The three-time Cy Young Award winner rejoined the Mets on Friday and is scheduled to return to the mound Tuesday night in San Francisco for his second start of the year. He has been on the disabled list since straining his left hamstring April 1 at Florida.
"You know, when you're not winning, other things seem to come up. I'm pretty sure that if I was here, at least -- I'm not going to say the problems would have gone away -- but I would say it would have been a lot looser than it was," Martinez said. "Being a veteran and being as loose as I am, and being so noisy every day and so loud, I think that would have helped my teammates keep their cool."
New York dropped to 26-27 with Friday night's 9-5 loss to the Los Angeles Dodgers. As the club was slumping this month, there was speculation that manager Willie Randolph would be fired. Randolph met with ownership Monday and kept his job -- at least for now.
"It's been really difficult, actually seeing my teammates struggle and seeing the team not doing so well and not being able to do anything. Especially in those critical moments when things kind of got complicated," Martinez said.
"I spoke to everybody. I kept my ears open for everybody and I also called a lot. Even though I don't let you guys see me as much, I still keep in touch with everybody and I'm fully aware of what's going on."

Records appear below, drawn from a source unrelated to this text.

## config.mk

```make
export PLATFORM = sky130hd
export DESIGN_NAME = nanosoc_pad_mux
export DESIGN_NICKNAME = d
export VERILOG_FILES = /design/src/rtl/nanosoc_padmux_pkg.sv /design/src/rtl/nanosoc_padmux_pin.sv /design/src/rtl/nanosoc_pad_mux.sv
export SDC_FILE = /design/constraint.sdc
export NUM_CORES = 1
export LEC_CHECK = 0
export ABC_AREA = 1
export BUFFER_PORTS_ARGS = -buffer_cell sky130_fd_sc_hd__buf_2
export CAP_MARGIN = 20
export CORE_MARGIN = 10
export CORE_UTILIZATION = 50
export DETAILED_ROUTE_END_ITERATION = 10
export PLACE_DENSITY = 0.73
export SLEW_MARGIN = 20
export SYNTH_ARGS = -nofsm -noshare
export SYNTH_HDL_FRONTEND = slang
export SYNTH_HIERARCHICAL = 1
export SYNTH_SLANG_ARGS = --single-unit
export TNS_END_PERCENT = 10
```

## constraint.sdc

```tcl
create_clock -name clk_i -period 2.9 [get_ports clk_i]
set_input_delay 0.29 -clock clk_i [delete_from_list [all_inputs] [get_ports clk_i]]
set_output_delay 0.29 -clock clk_i [all_outputs]
set_load 0.01 [all_outputs]
```

## src/rtl/nanosoc_padmux_pkg.sv

```systemverilog
// Shared types and constants for the nanosoc pad-function multiplexer.
// Function IDs, per-pad FSM state encoding, gap counter width, width helper.
package nanosoc_padmux_pkg;

  typedef enum logic [1:0] {
    FUNC_GPIO   = 2'd0,
    FUNC_FT1248 = 2'd1,
    FUNC_UART   = 2'd2,
    FUNC_ALT3   = 2'd3
  } func_id_e;

  typedef enum logic {
    STEADY = 1'b0,
    GAP    = 1'b1
  } pad_state_e;

  localparam int CNT_W = 4;

  function automatic int min1_clog2(input int n);
    return (n > 1) ? $clog2(n) : 1;
  endfunction

endpackage

```

## src/rtl/nanosoc_padmux_pin.sv

```systemverilog
// One pad: STEADY/GAP break-before-make FSM, registered output mux, input sync.
// Ports: we_i/sel_i (decoded write), func_o_i/func_oe_i (per-function), pad_*.
module nanosoc_padmux_pin
  import nanosoc_padmux_pkg::*;
#(
  parameter int NUM_FUNCS  = 4,
  parameter int GAP_CYCLES = 2,
  parameter int SEL_W      = 2
) (
  input  logic                 clk_i,
  input  logic                 rst_i,
  input  logic                 test_mode_i,
  input  logic                 we_i,
  input  logic [SEL_W-1:0]     sel_i,
  input  logic [NUM_FUNCS-1:0] func_o_i,
  input  logic [NUM_FUNCS-1:0] func_oe_i,
  input  logic                 pad_i,
  output logic                 busy_o,
  output logic [SEL_W-1:0]     cur_sel_o,
  output logic                 func_in_o,
  output logic                 pad_o,
  output logic                 pad_e
);

  localparam logic [CNT_W-1:0] GAP_LD = CNT_W'(GAP_CYCLES);
  localparam logic [CNT_W-1:0] ONE    = CNT_W'(1);

  pad_state_e       state_q, state_d;
  logic [CNT_W-1:0] cnt_q, cnt_d;
  logic [SEL_W-1:0] pend_q, pend_d;
  logic [SEL_W-1:0] cur_q, cur_d;
  logic             po_q, po_d;
  logic             pe_q, pe_d;
  logic [1:0]       sync_q;

  always_comb begin
    state_d = state_q;
    cnt_d   = cnt_q;
    pend_d  = pend_q;
    cur_d   = cur_q;
    unique case (state_q)
      STEADY: begin
        if (we_i && sel_i != cur_q) begin
          pend_d  = sel_i;
          cnt_d   = GAP_LD;
          state_d = GAP;
        end
      end
      GAP: begin
        if (we_i && sel_i != pend_q && sel_i == cur_q) begin
          // cancel: finish through one more gap cycle back to cur
          pend_d = cur_q;
          cnt_d  = ONE;
        end else if (we_i && sel_i != pend_q) begin
          pend_d = sel_i;
          cnt_d  = GAP_LD;
        end else if (cnt_q == ONE) begin
          cur_d   = pend_q;
          state_d = STEADY;
        end else begin
          cnt_d = cnt_q - ONE;
        end
      end
      default: state_d = STEADY;
    endcase
  end

  // next-state view so the driver drops in the cycle right after the write
  always_comb begin
    po_d = 1'b0;
    pe_d = 1'b0;
    if (test_mode_i) begin
      po_d = func_o_i[FUNC_GPIO];
      pe_d = func_oe_i[FUNC_GPIO];
    end else if (state_d == STEADY) begin
      po_d = func_o_i[cur_d];
      pe_d = func_oe_i[cur_d];
    end
  end

  always_ff @(posedge clk_i) begin
    if (rst_i) begin
      state_q <= STEADY;
      cnt_q   <= '0;
      pend_q  <= '0;
      cur_q   <= '0;
      po_q    <= 1'b0;
      pe_q    <= 1'b0;
      sync_q  <= '0;
    end else begin
      state_q <= state_d;
      cnt_q   <= cnt_d;
      pend_q  <= pend_d;
      cur_q   <= cur_d;
      po_q    <= po_d;
      pe_q    <= pe_d;
      sync_q  <= {sync_q[0], pad_i};
    end
  end

  assign busy_o    = (state_q == GAP);
  assign cur_sel_o = cur_q;
  assign func_in_o = sync_q[1];
  assign pad_o     = po_q;
  assign pad_e     = pe_q;

endmodule

```

## src/rtl/nanosoc_pad_mux.sv

```systemverilog
// Pad-function mux top: write decode, reject pulse, optional lock, bus flattening.
// Optional macro NANOSOC_PADMUX_LOCK_EN adds cfg_lock_i / cfg_locked_o.
module nanosoc_pad_mux
  import nanosoc_padmux_pkg::*;
#(
  parameter  int NUM_PINS   = 16,
  parameter  int NUM_FUNCS  = 4,
  parameter  int GAP_CYCLES = 2,
  localparam int SEL_W      = min1_clog2(NUM_FUNCS),
  localparam int PIN_W      = min1_clog2(NUM_PINS)
) (
  input  logic                          clk_i,
  input  logic                          rst_i,
  input  logic                          test_mode_i,
  input  logic                          cfg_we_i,
  input  logic [PIN_W-1:0]              cfg_pin_i,
  input  logic [SEL_W-1:0]              cfg_sel_i,
`ifdef NANOSOC_PADMUX_LOCK_EN
  input  logic                          cfg_lock_i,
  output logic                          cfg_locked_o,
`endif
  output logic                          cfg_err_o,
  output logic [NUM_PINS-1:0]           cfg_busy_o,
  output logic [NUM_PINS*SEL_W-1:0]     cur_sel_o,
  input  logic [NUM_FUNCS*NUM_PINS-1:0] func_o_i,
  input  logic [NUM_FUNCS*NUM_PINS-1:0] func_oe_i,
  output logic [NUM_PINS-1:0]           func_in_o,
  input  logic [NUM_PINS-1:0]           pad_i,
  output logic [NUM_PINS-1:0]           pad_o,
  output logic [NUM_PINS-1:0]           pad_e,
  output logic [NUM_PINS-1:0]           pad_z
);

  logic locked;
  logic pin_ok, sel_ok, wr_ok;
  logic err_q, err_d;

`ifdef NANOSOC_PADMUX_LOCK_EN
  logic lock_q, lock_d;

  // lock raised this cycle only blocks writes from the next cycle on
  assign lock_d = lock_q | cfg_lock_i;

  always_ff @(posedge clk_i) begin
    if (rst_i) lock_q <= 1'b0;
    else       lock_q <= lock_d;
  end

  assign locked       = lock_q;
  assign cfg_locked_o = lock_q;
`else
  assign locked = 1'b0;
`endif

  assign pin_ok = int'(cfg_pin_i) < NUM_PINS;
  assign sel_ok = int'(cfg_sel_i) < NUM_FUNCS;
  assign wr_ok  = cfg_we_i && pin_ok && sel_ok && !locked;
  assign err_d  = cfg_we_i && !wr_ok;

  always_ff @(posedge clk_i) begin
    if (rst_i) err_q <= 1'b0;
    else       err_q <= err_d;
  end

  assign cfg_err_o = err_q;

  for (genvar p = 0; p < NUM_PINS; p++) begin : g_pin
    logic [NUM_FUNCS-1:0] fo;
    logic [NUM_FUNCS-1:0] foe;
    logic                 we;

    for (genvar f = 0; f < NUM_FUNCS; f++) begin : g_fn
      assign fo[f]  = func_o_i[f*NUM_PINS+p];
      assign foe[f] = func_oe_i[f*NUM_PINS+p];
    end

    assign we = wr_ok && (cfg_pin_i == PIN_W'(p));

    nanosoc_padmux_pin #(
      .NUM_FUNCS (NUM_FUNCS),
      .GAP_CYCLES(GAP_CYCLES),
      .SEL_W     (SEL_W)
    ) u_pin (
      .clk_i      (clk_i),
      .rst_i      (rst_i),
      .test_mode_i(test_mode_i),
      .we_i       (we),
      .sel_i      (cfg_sel_i),
      .func_o_i   (fo),
      .func_oe_i  (foe),
      .pad_i      (pad_i[p]),
      .busy_o     (cfg_busy_o[p]),
      .cur_sel_o  (cur_sel_o[p*SEL_W +: SEL_W]),
      .func_in_o  (func_in_o[p]),
      .pad_o      (pad_o[p]),
      .pad_e      (pad_e[p])
    );
  end

  assign pad_z = ~pad_e;

endmodule
```

# Yosys cells after proc, flatten, opt, wreduce, memory -nomap -nowiden
# Index checks and enable logic that the tools add are counted.
# op_classes
addsub	16
reduce_logical	97
div	0
magnitude_cmp	16
n_eq_ne	127
multipliers	0
n_bitwise	17
n_mux	416
shifts	0
# op_table
op	n
2-to-1 mux 4 bit	64
2-to-1 mux 2 bit	112
2-to-1 mux 1 bit	160
one-hot mux 4 bit (2 select lines)	16
equality test 4 x 1 -> 1 bit (second input constant)	17
binary-select mux 1 bit (select 2 bit)	32
logical AND 1 bit	64
!= test 2 bit	32
!= test 4 bit (second input constant)	16
one-hot mux 2 bit (2 select lines)	16
AND reduction 2 bit	32
subtractor 4 x 1 -> 4 bit (second input constant)	16
< comparator 2 x 3 -> 1 bit (second input constant)	16
!= test 3 bit (second input constant)	16
equality test 2 bit	16
equality test 4 bit (second input constant)	8
!= test 2 x 1 -> 1 bit (second input constant)	16
one-hot mux 1 bit (2 select lines)	16
equality test 4 x 3 -> 1 bit (second input constant)	4
NOT 1 bit	16
NOT 16 bit	1
equality test 4 x 2 -> 1 bit (second input constant)	2
logical NOT 4 bit	1
# word_totals
romBits	0
mem_bits_rw	0
regBits	208
latch_bits	0
n_memories	0
out_inout_bits	113
in_bits	154
wordCells	801

# Longest topological paths before layout
# logic_depth
depth_word	10
ltp_mapped	13
mapped_depth_nobuf	13

# By module
# Netlist, hierarchy kept.
# modules_own_cells
mod	seq_area_each_um2	instances	cells_each	area_each_um2
nanosoc_padmux_pin (g_pin[0].u_pin ...)	260.2	8	124	854.6
nanosoc_padmux_pin (g_pin[11].u_pin ...)	260.2	8	119	827.0
nanosoc_pad_mux	0.0	1	50	209.0

# Least setup slack after synthesis
# OpenSTA, ideal clock, no wires.
# synth_path
path_kind	input -> register
startpoint	input cfg_pin_i[0]
endpoint	register g_pin[8].u_pin.pe_q
n_path_buf	0
cell_stages	12
setup_ps	132
path_slack_ps	1457
t_arrival_ps	1311
required_time_ps	2768
path_cell_list	inv_1 -> nand3_1 -> nor2_1 -> nand2_4 -> nand2_4 -> nand2_4 -> nand2_4 -> nand2_1 -> nand3_1 -> nand2_1 -> nand2_1 -> a21oi_2
# synth_between
elab_chain_cells	10
word_cells_on_any_way	16
classes_between	eq/ne: 1; mux: 11; reduce/logical: 4
# synth_rtl
item	line	rtl
start, declared	nanosoc_pad_mux.sv:16	input logic [PIN_W-1:0] cfg_pin_i,
equality test 4 bit *	nanosoc_pad_mux.sv:77	assign we = wr_ok && (cfg_pin_i == PIN_W'(p));
logical AND 1 bit *	nanosoc_pad_mux.sv:77	
via g_pin[8].we	nanosoc_pad_mux.sv:70	logic we;
logical AND 1 bit	nanosoc_padmux_pin.sv:50, nanosoc_padmux_pin.sv:54	
2-to-1 mux 2 bit or logical AND 1 bit (tied branches)	nanosoc_padmux_pin.sv:54, nanosoc_padmux_pin.sv:50	
2-to-1 mux 2 bit	nanosoc_padmux_pin.sv:50	if (we_i && sel_i != pend_q && sel_i == cur_q) begin
2-to-1 mux 2 bit	nanosoc_padmux_pin.sv:41	unique case (state_q)
binary-select mux 1 bit (select 2 bit)	nanosoc_padmux_pin.sv:77	pe_d = func_oe_i[cur_d];
2-to-1 mux 1 bit (implied by the code)	nanosoc_padmux_pin.sv:77	
2-to-1 mux 1 bit *	nanosoc_padmux_pin.sv:75	end else if (state_d == STEADY) begin
2-to-1 mux 1 bit *	nanosoc_padmux_pin.sv:72	if (test_mode_i) begin
end signal, assigned	nanosoc_padmux_pin.sv:96	pe_q <= pe_d;
end, declared	nanosoc_padmux_pin.sv:33	logic pe_q, pe_d;
# The timed path passes the listed nets; every way through them passes the cells marked *. The select of a mux whose other input is x is not followed.
# A chain may end at the register's enable or synchronous reset.

# Final worst setup path
# layout_path
startpoint	register g_pin[14].u_pin.state_q
endpoint	output cfg_busy_o[14]
# layout_lines
item	line	rtl
start, declared	nanosoc_padmux_pin.sv:28	pad_state_e state_q, state_d;
start signal, assigned	nanosoc_padmux_pin.sv:91	state_q <= state_d;
end, declared	nanosoc_pad_mux.sv:23	output logic [NUM_PINS-1:0] cfg_busy_o,
# No word-level cell between the ends.

==> metrics.txt <==
# TYPE chip_impl_metric gauge
chip_impl_metric{name="hold_violations",unit=""} 0
chip_impl_metric{name="vdd_ir_drop_max",unit="mV"} 0.378
chip_impl_metric{name="worstHoldPathCells",unit=""} 3
chip_impl_metric{name="initial_antenna_violation_count",unit=""} 4
chip_impl_metric{name="synth_warnings",unit=""} 6
chip_impl_info{name="critical_path.top_delay_family",value="flip-flops"} 1
chip_impl_metric{name="postSynth.asyncResetShare",unit="%"} 0
chip_impl_metric{name="clock_sink_count",unit=""} 208
chip_impl_metric{name="largest_fanout_on_the_critical_path",unit=""} 10
chip_impl_metric{name="final.fill_count",unit=""} 2484
chip_impl_metric{name="post-place-cells",unit=""} 2575
chip_impl_metric{name="highest_achievable_clock_rate",unit="GHz"} 0.555
chip_impl_metric{name="vias",unit=""} 13000
chip_impl_metric{name="final_cell_count_no_fill",unit=""} 2639
chip_impl_metric{name="dr.first_iter.drc_count",unit=""} 752
chip_impl_metric{name="core_ar",unit="um2"} 27000
chip_impl_info{name="cts.root.buffer_cell",value="sky130_fd_sc_hd__clkbuf_16"} 1
chip_impl_info{name="grt_setup_unrepaired",value="no"} 1
chip_impl_metric{name="final.period_utilization",unit="%"} 62.1
chip_impl_metric{name="timing.reg2reg.worst_path_depth",unit=""} 6
chip_impl_metric{name="clock_input_transition_at_the_sequential_cells_of_the_worst_setup_and_hold_paths",unit="ns"} 0.06
chip_impl_metric{name="maxSlewHeadroom",unit="%"} 54.4
chip_impl_metric{name="global_route_wire_length_before_repair",unit="mm"} 57.3
chip_impl_metric{name="worst-path-buf-inv",unit=""} 1
chip_impl_metric{name="synth_top_cell_area_share",unit="%"} 30.5
chip_impl_metric{name="share_of_power_burned_in_the_clock_network",unit="%"} 43.6
chip_impl_info{name="synth_top_area_cell",value="sky130_fd_sc_hd__dfxtp_1"} 1
chip_impl_metric{name="worst_clock_skew",unit="ns"} 0.0147
chip_impl_metric{name="drt-vias-per-instance",unit=""} 4.93
chip_impl_metric{name="final_antenna_net_count",unit=""} 0
chip_impl_metric{name="switching_share",unit="%"} 26.5
chip_impl_metric{name="die_width",unit="um"} 185
chip_impl_metric{name="netlist-cell-type-count",unit=""} 30
chip_impl_metric{name="layout.nets",unit=""} 2464
chip_impl_metric{name="cts-buffers-inserted",unit=""} 25
chip_impl_info{name="netlist_top_cells_area",value="sky130_fd_sc_hd__dfxtp_1 (30%), sky130_fd_sc_hd__nand2_1 (14%), sky130_fd_sc_hd__inv_1 (9.6%), sky130_fd_sc_hd__nand2_4 (7.3%), sky130_fd_sc_hd__nand3_1 (6.6%)"} 1
chip_impl_metric{name="portBuffers",unit=""} 265
chip_impl_metric{name="finalWirelength",unit="mm"} 34.5
chip_impl_metric{name="die_height",unit="um"} 185
chip_impl_info{name="hold_path_class",value="in2reg"} 1
chip_impl_metric{name="timing.critical_path.depth",unit=""} 1
chip_impl_metric{name="drt_pre_antenna_iters",unit=""} 5
chip_impl_metric{name="overflow",unit=""} 0
chip_impl_metric{name="grt_max_degree",unit=""} 65
chip_impl_metric{name="worstPathArrival",unit="ns"} 1.51
chip_impl_info{name="commonest_non_fill_non_tap_cells_in_the_layout",value="sky130_fd_sc_hd__nand2_1 (494), sky130_fd_sc_hd__inv_1 (348), sky130_fd_sc_hd__buf_2 (264), sky130_fd_sc_hd__dfxtp_1 (208), sky130_fd_sc_hd__nand3_1 (180)"} 1
chip_impl_metric{name="final.min_clock_period",unit="ns"} 1.80
chip_impl_info{name="synth_top_flop_cell",value="sky130_fd_sc_hd__dfxtp_1"} 1
chip_impl_metric{name="clock_tree.htree_level_count",unit=""} 1
chip_impl_info{name="final_common_cell",value="sky130_fd_sc_hd__nand2_1"} 1
chip_impl_info{name="run_status",value="completed"} 1
chip_impl_metric{name="routed_length_per_instance",unit="um"} 13.1
chip_impl_metric{name="total_leakage_power",unit="uW"} 0.00814
chip_impl_metric{name="synth.cell_area",unit="um2"} 13700
chip_impl_metric{name="postSynthAreaPerCell",unit="um2"} 6.85
chip_impl_metric{name="placed_area",unit="um2"} 15300
chip_impl_metric{name="p_int",unit="uW"} 5240
chip_impl_metric{name="postSynthRegisterBits",unit=""} 208
chip_impl_metric{name="maxCapViolCount",unit=""} 0
chip_impl_info{name="worstSetupEndpointType",value="output pin"} 1
chip_impl_info{name="crit_chain",value="buf_2"} 1
chip_impl_metric{name="floorplan.rows",unit=""} 60
chip_impl_metric{name="postSynthCellCount",unit=""} 1994
chip_impl_info{name="critPathLaunchType",value="flip-flop"} 1
chip_impl_metric{name="design_area",unit="um2"} 16300
chip_impl_metric{name="all_layer_global_routing_usage",unit="%"} 19.5
chip_impl_metric{name="critPathMaxStageDelay",unit="ns"} 0.73
chip_impl_metric{name="post_cts_resized",unit=""} 0
chip_impl_info{name="crit_slowest_cell",value="sky130_fd_sc_hd__dfxtp_1"} 1
chip_impl_metric{name="combinationalPowerShare",unit="%"} 13.9
chip_impl_metric{name="share_seq_of_total_power",unit="%"} 42.5
chip_impl_metric{name="pwr_density_cell",unit="nW/um2"} 437
chip_impl_metric{name="syn-num-nets",unit=""} 2180
chip_impl_metric{name="finalWeightedCongestion",unit=""} 0.891
chip_impl_info{name="path_class",value="reg2out"} 1
chip_impl_metric{name="r2r_setup_slack",unit="ns"} 1.19
chip_impl_metric{name="ctsLongestPathBuffers",unit=""} 3
chip_impl_metric{name="clock_insertion_delay_worst_skew",unit="ns"} 0.53
chip_impl_metric{name="worst_ep_required_time",unit="ns"} 2.61
chip_impl_metric{name="synth_enable_flop_cells",unit=""} 0
chip_impl_metric{name="drc",unit=""} 0
chip_impl_metric{name="report.final.slew_viol_count",unit=""} 0
chip_impl_metric{name="drive_above_1_share",unit="%"} 26.9
chip_impl_metric{name="first_global_vias",unit=""} 12500
chip_impl_info{name="tritoncts",value="yes"} 1
chip_impl_metric{name="synth_seq_area_share",unit="%"} 30.5
chip_impl_metric{name="design.die.area",unit="um2"} 34300
chip_impl_metric{name="fin_setup_tns",unit="ns"} 0
chip_impl_metric{name="boundaryPins",unit=""} 267
chip_impl_metric{name="dpl.hpwl",unit="mm"} 26.2
chip_impl_metric{name="timing_worst_slew_pin_value",unit="ns"} 0.684
chip_impl_metric{name="start_util",unit="%"} 50.7
chip_impl_metric{name="setup_viol",unit=""} 0
chip_impl_metric{name="flow.area_growth_from_synthesis",unit="%"} 19.2
chip_impl_metric{name="netSwitchingPower",unit="uW"} 1890
## metrics by stage
stage / utilization [%] / worst slack, ns / total power, uW / hold slack [ns]
floorplan: - / 1.46 / 3710 / 0.388
global placement: 56.8 / 1.01 / 4040 / 0.390
detailed placement: 56.8 / 0.946 / 4060 / 0.394
CTS: 60.4 / 1.06 / 7210 / 0.00337
global route: 60.4 / 1.02 / 7470 / 0.0173
finish: 60.4 / 1.10 / 7130 / 0.0241
## power by group through the flow
stage               combinational [uW]  clock, uW  sequential [uW]
floorplan                          614          0             3090
global placement                   954          0             3090
detailed placement                 970          0             3090
CTS                                993       3190             3030
global route                      1120       3310             3040
finish                             987       3110             3030
## timing repair
item,CTS,global route
hold buffers,17,0
buffers inserted,0,0
endpoints found under the setup margin,0,0
endpoints found under the hold margin,17,0
## synth_stat cells, types with 16 or more instances
library cell	number
sky130_fd_sc_hd__a21oi_1	80
sky130_fd_sc_hd__a21oi_2	32
sky130_fd_sc_hd__buf_6	16
sky130_fd_sc_hd__clkbuf_1	16
sky130_fd_sc_hd__dfxtp_1	208
sky130_fd_sc_hd__ha_1	32
sky130_fd_sc_hd__inv_1	348
sky130_fd_sc_hd__inv_2	32
sky130_fd_sc_hd__inv_4	16
sky130_fd_sc_hd__nand2_1	494
sky130_fd_sc_hd__nand2_2	56
sky130_fd_sc_hd__nand2_4	88
sky130_fd_sc_hd__nand3_1	180
sky130_fd_sc_hd__nand3_4	24
sky130_fd_sc_hd__nand4_1	64
sky130_fd_sc_hd__nor2_1	128
sky130_fd_sc_hd__nor2_2	24
sky130_fd_sc_hd__nor3_1	16
sky130_fd_sc_hd__o21ai_0	48
sky130_fd_sc_hd__o21ai_1	24
## per-layer routing
layer  GRT usage (%)  share of wire [%]  routed length, um
met1            24.4                 44              15300
met2            33.3                 47              16400
met3            4.08                6.8               2340
met4            4.91                1.7                581
met5               0              0.052                 18
## state kept, by name (all words and copies together) (netlist names)
name and flops:
g_pin.u_pin/busy_o 16, g_pin.u_pin/cnt_q 64, g_pin.u_pin/cur_sel_o 32, g_pin.u_pin/pad_e 16, g_pin.u_pin/pad_o 16, g_pin.u_pin/pend_q 32, g_pin.u_pin/sync_q 32
## worst paths after layout
kind                              end                     start
max                    cfg_busy_o[14]    g_pin[14].u_pin/busy_o
min             g_pin[13].u_pin/pad_e             func_oe_i[13]
max reg2reg     g_pin[14].u_pin/pad_o    g_pin[14].u_pin/busy_o
min reg2reg  g_pin[5].u_pin/sync_q[1]  g_pin[5].u_pin/sync_q[0]
## layout make-up
| type | count | area, um2 | share of cell area, % |
|---|---|---|---|
| inverter | 404 | 1560 | 9.56 |
| multi-input combinational | 1349 | 7690 | 47.2 |
| clock buffer | 36 | 717 | 4.40 |
| antenna | 2 | 5.00 | 0.0307 |
| timing repair buffer | 290 | 1630 | 9.98 |
| tap | 341 | 427 | 2.62 |
| clock inverter | 9 | 101 | 0.622 |
| sequential | 208 | 4160 | 25.6 |
## logic make-up after synthesis
group	share of synthesized area [%]
xor gates and xnor gates	0.513
other	0.0274
and+or+nand+nor	42.7
DFF	30.5
buffers and inverters	13.2
adders and majority gates	2.93
AOI/OAI and AO/OA	10.2
(Power assumes the default switching activity.)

Martinez originally planned to join the team for a bullpen session last week in Atlanta, but he returned home to the Dominican Republic to be with his ailing father, Pablo Jaime, who has a form of brain cancer.
"He's stable. He's probably not going to get much better than he is right now," Martinez said, adding that it's very difficult to be away from his family at this time.
The 36-year-old right-hander, in the final season of a four-year contract, also reiterated that he'd like to pitch for two or three more years if he's healthy, though his family is a major factor in that decision. He also he doesn't want to go through any more extensive rehabilitation. Martinez missed most of last season following shoulder surgery.
Finally back with the Mets, Martinez thinks his presence and advice will particularly help inconsistent left-hander Oliver Perez, who is 4-3 with a 4.83 ERA.
Martinez said his arm is in shape and he's confident he can go five or six innings against the Giants, perhaps pushing 100 pitches.
Wearing a headband, Martinez played catch in the outfield during batting practice Friday. He acknowledged he would have liked to make his return Sunday night at Shea Stadium "here with my fans."
After the team collapsed last September and missed the 2007 playoffs, Martinez said the Mets "owe something to the fans."
"We're due to win," he said. "We built a team to supposedly win it. I think we have the talent."
The Mets will need to open a roster spot for Martinez when he comes off the disabled list Tuesday. Mike Pelfrey (2-6, 5.33 ERA) has minor league options remaining and could be sent to Triple-A New Orleans.
Slated to start Saturday against the Dodgers, Pelfrey might be pitching to stay in the big leagues. He has lost six straight outings, though he flirted with a no-hitter May 15 against Washington.
Claudio Vargas (2-2, 4.50 ERA) is another possibility. But he would have to clear waivers before going to the minors, and he's probably pitched well enough to remain with New York.
"He's done a nice job for us," Randolph said. "He's a part of our rotation and he might stay there."
Right-handed reliever Carlos Muniz also has minor league options and could be sent back down.